International sellers of U.S. real estate are now required to withhold 15 percent of the home's gross sale price.

By Sarah Gulati, Esq.

Prior to the PATH Act of 2015 (“Protecting Americans from Tax Hikes 2015,” effective December 15, 2015), if the seller of real property is a foreign person, federal law required buyers to withhold 10 percent of the gross sale price and provide it to the IRS. With the implementation of the PATH Act on February 16, this 10 percent tax withholding requirement has been increased to 15 percent. Meaning, if you are a foreign person selling U.S. real property, 15 percent of the gross sales price of that property will go to the IRS in the form of a tax.  

There are a number of exclusions that must be noted.

First, if the transaction has a sales price of $300,001 to $1,000,000 and the property is meant as the buyer’s principle residence (according to the IRS, a principle residence requires that the buyer or a family must have definite plans to reside at the property for at least 50 percent of the number of days the property is used by any person during each of the first two 12-month periods following the date of transfer). When counting the number of days the property is used, do not count the days the property will be vacant and then the 10 percent tax requirement remains.

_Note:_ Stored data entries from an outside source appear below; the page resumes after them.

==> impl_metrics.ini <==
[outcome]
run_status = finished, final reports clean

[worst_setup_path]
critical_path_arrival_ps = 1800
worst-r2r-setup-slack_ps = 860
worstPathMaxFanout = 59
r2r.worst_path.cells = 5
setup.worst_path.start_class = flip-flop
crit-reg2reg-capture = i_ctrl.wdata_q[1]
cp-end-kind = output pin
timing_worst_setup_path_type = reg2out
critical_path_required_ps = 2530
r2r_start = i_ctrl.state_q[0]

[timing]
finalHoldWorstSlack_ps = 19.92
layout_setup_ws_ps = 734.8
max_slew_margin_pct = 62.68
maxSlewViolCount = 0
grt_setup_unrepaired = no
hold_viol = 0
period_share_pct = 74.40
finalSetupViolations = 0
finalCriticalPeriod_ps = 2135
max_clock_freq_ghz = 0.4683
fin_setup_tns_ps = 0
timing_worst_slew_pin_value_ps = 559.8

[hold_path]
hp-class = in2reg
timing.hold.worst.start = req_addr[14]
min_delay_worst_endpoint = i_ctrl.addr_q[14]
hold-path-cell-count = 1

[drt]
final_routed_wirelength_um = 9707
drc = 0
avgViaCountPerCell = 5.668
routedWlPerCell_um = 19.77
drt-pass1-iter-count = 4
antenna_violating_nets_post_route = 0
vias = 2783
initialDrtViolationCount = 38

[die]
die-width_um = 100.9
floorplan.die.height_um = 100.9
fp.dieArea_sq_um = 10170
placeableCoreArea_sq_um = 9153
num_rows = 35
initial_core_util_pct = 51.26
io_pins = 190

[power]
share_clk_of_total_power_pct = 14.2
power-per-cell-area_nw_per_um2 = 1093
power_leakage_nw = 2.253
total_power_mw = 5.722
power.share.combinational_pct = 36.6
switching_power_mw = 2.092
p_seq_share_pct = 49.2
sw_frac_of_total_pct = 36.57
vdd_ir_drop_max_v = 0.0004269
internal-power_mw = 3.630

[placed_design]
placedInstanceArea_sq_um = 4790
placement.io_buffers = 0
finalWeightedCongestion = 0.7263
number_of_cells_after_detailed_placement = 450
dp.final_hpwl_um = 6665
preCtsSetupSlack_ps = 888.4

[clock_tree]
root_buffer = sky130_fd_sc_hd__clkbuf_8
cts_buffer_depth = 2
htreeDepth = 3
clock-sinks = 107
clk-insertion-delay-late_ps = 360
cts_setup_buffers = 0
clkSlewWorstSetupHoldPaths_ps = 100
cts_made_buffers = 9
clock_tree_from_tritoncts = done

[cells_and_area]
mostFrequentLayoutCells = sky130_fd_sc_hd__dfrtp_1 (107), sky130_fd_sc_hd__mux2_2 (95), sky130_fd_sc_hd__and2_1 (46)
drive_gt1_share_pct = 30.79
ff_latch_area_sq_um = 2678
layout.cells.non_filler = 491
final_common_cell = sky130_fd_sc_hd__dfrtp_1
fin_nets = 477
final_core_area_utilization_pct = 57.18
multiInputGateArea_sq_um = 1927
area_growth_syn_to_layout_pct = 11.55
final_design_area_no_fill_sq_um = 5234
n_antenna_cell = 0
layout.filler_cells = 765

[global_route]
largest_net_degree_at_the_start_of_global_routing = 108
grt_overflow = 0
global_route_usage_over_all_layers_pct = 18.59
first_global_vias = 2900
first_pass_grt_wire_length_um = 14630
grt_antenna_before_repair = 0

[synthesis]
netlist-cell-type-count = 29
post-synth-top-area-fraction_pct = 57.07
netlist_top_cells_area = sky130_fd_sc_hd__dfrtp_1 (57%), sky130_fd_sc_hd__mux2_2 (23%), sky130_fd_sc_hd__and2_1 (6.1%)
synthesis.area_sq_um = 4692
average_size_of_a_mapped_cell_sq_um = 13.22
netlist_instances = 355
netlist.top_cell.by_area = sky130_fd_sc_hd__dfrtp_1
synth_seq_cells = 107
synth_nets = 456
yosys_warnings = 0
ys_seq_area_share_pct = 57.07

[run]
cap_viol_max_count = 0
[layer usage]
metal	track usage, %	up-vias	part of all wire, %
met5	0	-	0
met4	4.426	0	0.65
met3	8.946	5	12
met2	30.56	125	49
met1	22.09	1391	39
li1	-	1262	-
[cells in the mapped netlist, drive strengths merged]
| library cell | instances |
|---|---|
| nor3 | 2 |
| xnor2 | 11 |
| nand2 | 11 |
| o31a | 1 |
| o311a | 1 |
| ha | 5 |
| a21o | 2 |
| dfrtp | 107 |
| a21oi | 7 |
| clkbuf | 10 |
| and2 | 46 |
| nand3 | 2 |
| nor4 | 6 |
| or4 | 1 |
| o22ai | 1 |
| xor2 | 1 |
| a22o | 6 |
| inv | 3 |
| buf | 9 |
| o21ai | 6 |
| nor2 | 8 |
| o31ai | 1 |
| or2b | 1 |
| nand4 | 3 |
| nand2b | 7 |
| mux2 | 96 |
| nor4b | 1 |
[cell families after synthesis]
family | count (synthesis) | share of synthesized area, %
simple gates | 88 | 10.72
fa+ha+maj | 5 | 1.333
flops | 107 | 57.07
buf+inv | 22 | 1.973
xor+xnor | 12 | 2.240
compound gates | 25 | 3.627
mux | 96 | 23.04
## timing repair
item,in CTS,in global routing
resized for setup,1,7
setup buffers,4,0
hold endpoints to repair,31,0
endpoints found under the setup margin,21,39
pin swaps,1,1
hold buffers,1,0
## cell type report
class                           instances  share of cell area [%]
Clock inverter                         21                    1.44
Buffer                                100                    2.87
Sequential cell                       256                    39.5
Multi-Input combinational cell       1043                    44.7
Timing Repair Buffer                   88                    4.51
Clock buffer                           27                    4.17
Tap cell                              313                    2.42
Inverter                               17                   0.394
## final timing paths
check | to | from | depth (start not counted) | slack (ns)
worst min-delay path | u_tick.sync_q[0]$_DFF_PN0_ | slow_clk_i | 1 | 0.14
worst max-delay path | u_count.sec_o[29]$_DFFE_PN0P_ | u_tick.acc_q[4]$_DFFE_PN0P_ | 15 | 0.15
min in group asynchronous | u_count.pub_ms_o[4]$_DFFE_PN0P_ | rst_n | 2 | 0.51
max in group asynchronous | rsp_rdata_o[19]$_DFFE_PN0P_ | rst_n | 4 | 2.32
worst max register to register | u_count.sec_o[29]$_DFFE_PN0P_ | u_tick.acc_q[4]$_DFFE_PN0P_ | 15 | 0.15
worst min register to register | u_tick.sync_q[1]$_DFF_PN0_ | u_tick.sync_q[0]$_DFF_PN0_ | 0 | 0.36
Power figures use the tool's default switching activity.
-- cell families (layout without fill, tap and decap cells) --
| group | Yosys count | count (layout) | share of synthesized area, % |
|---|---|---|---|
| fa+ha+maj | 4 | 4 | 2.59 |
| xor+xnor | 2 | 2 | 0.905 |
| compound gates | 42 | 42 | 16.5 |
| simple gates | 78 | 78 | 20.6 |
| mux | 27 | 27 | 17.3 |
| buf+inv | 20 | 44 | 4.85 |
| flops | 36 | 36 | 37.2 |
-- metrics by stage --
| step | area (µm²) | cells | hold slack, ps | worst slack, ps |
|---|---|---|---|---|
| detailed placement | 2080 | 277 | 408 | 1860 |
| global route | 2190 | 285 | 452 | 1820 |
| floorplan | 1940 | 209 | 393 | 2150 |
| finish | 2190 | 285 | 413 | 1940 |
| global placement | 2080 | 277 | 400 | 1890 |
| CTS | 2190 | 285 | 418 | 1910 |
### src/rtl/edge_flag_pkg.sv
package edge_flag_pkg;

  // Strobes from the bus decoder to the flag datapath
  typedef struct packed {
    logic wrHit;   // write addressed to this register
    logic rdHit;   // read addressed to this register
  } regStrobe_t;

endpackage

### src/rtl/edge_flag_ctrl.sv
module edge_flag_ctrl
  import edge_flag_pkg::*;
#(
  parameter int ADDR_W    = 8,
  parameter int DATA_W    = 32,
  parameter int NUM_FLAGS = 12,
  parameter logic [ADDR_W-1:0] REG_OFFSET = 8'h08
) (
  input  logic [ADDR_W-1:0]    busAddr,
  input  logic                 busWrEn,
  input  logic                 busRdEn,
  input  logic [NUM_FLAGS-1:0] flagVec,
  output regStrobe_t           strobe,
  output logic [DATA_W-1:0]    busRdData
);

  localparam int RSV_W = DATA_W - NUM_FLAGS;

  logic addrHit;

  always_comb begin
    addrHit      = (busAddr == REG_OFFSET);
    strobe.wrHit = busWrEn & addrHit;
    strobe.rdHit = busRdEn & addrHit;
  end

  // Reserved bits are tied low; no access returns anything else there
  always_comb begin
    if (strobe.rdHit) begin
      busRdData = {{RSV_W{1'b0}}, flagVec};
    end else begin
      busRdData = '0;
    end
  end

endmodule

### src/rtl/edge_flag_dp.sv
module edge_flag_dp
  import edge_flag_pkg::*;
#(
  parameter int NUM_FLAGS = 12
) (
  input  logic                 clk,
  input  logic                 rstN,
  input  regStrobe_t           strobe,
  input  logic [NUM_FLAGS-1:0] clrData,
  input  logic [NUM_FLAGS-1:0] statusIn,
  input  logic [NUM_FLAGS-1:0] irqEnable,
  input  logic [NUM_FLAGS-1:0] presetFlags,
  output logic [NUM_FLAGS-1:0] flagVec,
  output logic                 irqOut
);

  logic [NUM_FLAGS-1:0] statusPrev;
  logic [NUM_FLAGS-1:0] flagQ;
  logic [NUM_FLAGS-1:0] flagNext;
  logic [NUM_FLAGS-1:0] riseHit;
  logic [NUM_FLAGS-1:0] clrHit;
  logic                 irqQ;

  // Per-flag cell: the set term is ORed in last, so it wins over a clear
  for (genvar i = 0; i < NUM_FLAGS; i++) begin : gFlag
    assign riseHit[i]  = statusIn[i] & ~statusPrev[i];
    assign clrHit[i]   = strobe.wrHit & clrData[i];
    assign flagNext[i] = (flagQ[i] & ~clrHit[i]) | riseHit[i];
  end

  always_ff @(posedge clk) begin
    if (!rstN) begin
      statusPrev <= statusIn;      // no edge is seen when reset is released
      flagQ      <= presetFlags;
      irqQ       <= 1'b0;
    end else begin
      statusPrev <= statusIn;
      flagQ      <= flagNext;
      irqQ       <= |(flagQ & irqEnable);
    end
  end

  assign flagVec = flagQ;
  assign irqOut  = irqQ;

endmodule

### src/rtl/edge_flag_reg.sv
module edge_flag_reg
  import edge_flag_pkg::*;
#(
  parameter int ADDR_W    = 8,
  parameter int DATA_W    = 32,
  parameter int NUM_FLAGS = 12,
  parameter logic [ADDR_W-1:0] REG_OFFSET = 8'h08
) (
  input  logic                 clk,
  input  logic                 rstN,
  input  logic [ADDR_W-1:0]    busAddr,
  input  logic                 busWrEn,
  input  logic                 busRdEn,
  input  logic [DATA_W-1:0]    busWrData,
  output logic [DATA_W-1:0]    busRdData,
  input  logic [NUM_FLAGS-1:0] statusIn,
  input  logic [NUM_FLAGS-1:0] irqEnable,
  input  logic [NUM_FLAGS-1:0] presetFlags,
  output logic                 irqOut
);

  regStrobe_t           strobe;
  logic [NUM_FLAGS-1:0] flagVec;
  logic                 unusedRsvBits;

  // Written reserved bits go nowhere
  assign unusedRsvBits = ^busWrData[DATA_W-1:NUM_FLAGS];

  edge_flag_ctrl #(
    .ADDR_W    (ADDR_W),
    .DATA_W    (DATA_W),
    .NUM_FLAGS (NUM_FLAGS),
    .REG_OFFSET(REG_OFFSET)
  ) uCtrl (
    .busAddr  (busAddr),
    .busWrEn  (busWrEn),
    .busRdEn  (busRdEn),
    .flagVec  (flagVec),
    .strobe   (strobe),
    .busRdData(busRdData)
  );

  edge_flag_dp #(
    .NUM_FLAGS(NUM_FLAGS)
  ) uDp (
    .clk        (clk),
    .rstN       (rstN),
    .strobe     (strobe),
    .clrData    (busWrData[NUM_FLAGS-1:0]),
    .statusIn   (statusIn),
    .irqEnable  (irqEnable),
    .presetFlags(presetFlags),
    .flagVec    (flagVec),
    .irqOut     (irqOut)
  );

endmodule

### config.mk
export PLATFORM = sky130hd
export DESIGN_NAME = edge_flag_reg
export DESIGN_NICKNAME = d
export VERILOG_FILES = /design/src/rtl/edge_flag_pkg.sv /design/src/rtl/edge_flag_ctrl.sv /design/src/rtl/edge_flag_dp.sv /design/src/rtl/edge_flag_reg.sv
export SDC_FILE = /design/constraint.sdc
export NUM_CORES = 1
export LEC_CHECK = 0
export BUFFER_PORTS_ARGS = -buffer_cell sky130_fd_sc_hd__buf_4
export CORE_ASPECT_RATIO = 0.75
export CORE_MARGIN = 2
export CORE_UTILIZATION = 36
export DETAILED_ROUTE_END_ITERATION = 6
export PLACE_DENSITY = 0.85
export SETUP_SLACK_MARGIN = 0.4
export SYNTH_ARGS = -nofsm -noshare
export SYNTH_HDL_FRONTEND = slang
export SYNTH_SLANG_ARGS = --single-unit
### constraint.sdc
create_clock -name clk -period 1.82 [get_ports clk]
set_clock_uncertainty 0.1 [all_clocks]
set_input_delay 0.091 -clock clk [delete_from_list [all_inputs] [get_ports clk]]
set_output_delay 0.091 -clock clk [all_outputs]
set_load 0.005 [all_outputs]
==> run summary, run 1 <==
### Power
* power share of the clock group: 27.5%
* worst voltage drop across the vdd grid: 436 µV
* Pwr Density: 588 mW/mm²
* Sequential Power Share: 51.5%
* Lkg Pwr: 0.968 nW
* switching share of total power: 23.8%
* Int Pwr: 899 µW
* Comb power frac: 21.0%
* switching power: 281 µW

### Yosys
* per-instance average area after synthesis: 8.76 µm²
* Syn Inst Count: 137
* sequential cell area fraction in the yosys report: 41.7%
* top cell type's share of synthesized area: 41.7%
* Synth cell types: 18
* most used flip-flop cell after synthesis: sky130_fd_sc_hd__dfxtp_1
* largest cells by area after synthesis: sky130_fd_sc_hd__dfxtp_1, sky130_fd_sc_hd__buf_4, sky130_fd_sc_hd__o31ai_1, sky130_fd_sc_hd__a31oi_1, sky130_fd_sc_hd__and3_1
* number of register bits inferred by synthesis: 25
* leading cell type by number of instances after synthesis: sky130_fd_sc_hd__dfxtp_1
* number of flops mapped to enable cells by yosys: 0
* Post-synth top cells: sky130_fd_sc_hd__dfxtp_1, sky130_fd_sc_hd__buf_4, sky130_fd_sc_hd__a31oi_1
* ys async rst share: 0%
* post-synth design cell area: 0.00120 mm²
* Synthesis Warnings: 0
* dominant cell type by area after synthesis: sky130_fd_sc_hd__dfxtp_1

### Timing
* hold slack: 0.0122 ns
* share of the clock period used by the worst path after layout: 79.5%
* final setup vio count: 0
* upper clock frequency limit: 691 MHz
* number of slew-limit violations in the final report: 0
* RSZ-0062 raised after global routing: yes
* time the final worst path needs with I/O delays and setup: 1.45 ns
* Setup TNS: 0 ns
* worst setup slack after layout: 0.374 ns
* final hold viol count: 0

### Global routing
* vias in the first global route: 1204
* maximum number of pins on one net before global-route repair: 26
* initial antenna violation count: 0
* Total Routing Usage GR: 19.5%
* total global routing overflow: 0
* wire length of the first global-routing pass: 5620 µm

### Clocking
* clock network latency to the later pin of the worst-skew pair: 0.26 ns
* root cell of the clock tree: sky130_fd_sc_hd__clkbuf_8
* number of buffers on the longest clock path: 2
* post-CTS setup repair buffer count: 0
* clock-pin transition on the worst setup and hold timing paths: 0.09 ns
* TritonCTS Buffers: 3
* count of H-tree levels built during CTS: 1
* TritonCTS clock tree: done
* number of clock sinks seen by CTS: 25

### Die
* Die W: 70.7 µm
* Placement Rows: 18
* area of the core region: 0.00324 mm²
* area of the die: 0.00382 mm²
* Die Ht: 54.0 µm
* starting density of the core: 37.0%
* top-level port count: 113

### Setup path
* Critical Path Sink Type: output pin
* arrival time of data at the critical path endpoint: 1.26 ns
* FF-to-FF path depth: 3
* Crit Path Class: in -> out
* required time of the worst setup path: 1.63 ns
* launching element type of the critical path: input port
* highest fanout seen on the critical path: 6

### Placed design
* PortBufs: 72
* Post-Place Worst Slack: 0.181 ns
* half-perimeter wire length of the detailed placement result: 2520 µm
* final RePlAce weighted congestion: 0.750
* Placement Cell Area: 0.00168 mm²

### Min path
* class of the worst hold path: in -> reg
* hold path depth: 3

### Routing
* first-pass iteration count of the detailed router: 6
* per-cell via count in the routed design: 4.63
* post-detailed-route wirelength per cell: 13.6 µm
* DRC Markers: 0
* starting DRC count in detailed routing: 37
* overall via count from detail_route: 1250
* final wirelength: 3670 µm
* Routed Antenna Nets: 0

### Layout
* number of fillers in the final layout: 281
* final-stage net count: 311
* Finished Cell Area: 0.00201 mm²
* Area Growth Syn to Fin: 67.2%
* number of antenna repair diodes: 0
* fraction of final layout cells with drive strength greater than 1: 36.5%

### Flow run
* max-cap violations: 0

### Outcome
* result of the run: finished, final reports clean

## per-layer routing
layer / global-route usage (%) / up-vias / wire, µm
met3: 5.99 / 6 / 289
met4: 3.77 / 0 / 39
li1: - / 631 / -
met2: 38.7 / 51 / 1910
met1: 21.1 / 562 / 1430
met5: 0 / - / 0
## flip-flops by register name, summed over array words and instances, names as in the netlist
| name | flops |
|---|---|
| uDp.flagVec | 12 |
| uDp.irqOut | 1 |
| uDp.statusPrev | 12 |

Second, for transactions of $300,000 or less, and the property is to be the buyer’s principle residence, there are no tax withholdings due to the IRS under FIRPTA.

Other circumstances that are exempt from paying this FIRPTA withholding tax to the IRS include:

•    if a non-foreign affidavit is provided by the seller;
•    if a withholding certificate is granted to the seller by the IRS;
•    if the amount realized by the seller is zero (zero gain or compensation), and
•    if the property is purchased by the U.S. government or a political subdivision.

Therefore, all transactions where the property is not meant to be the buyer’s principle residence (at any sales price) will require the new 15 percent withholding to the IRS.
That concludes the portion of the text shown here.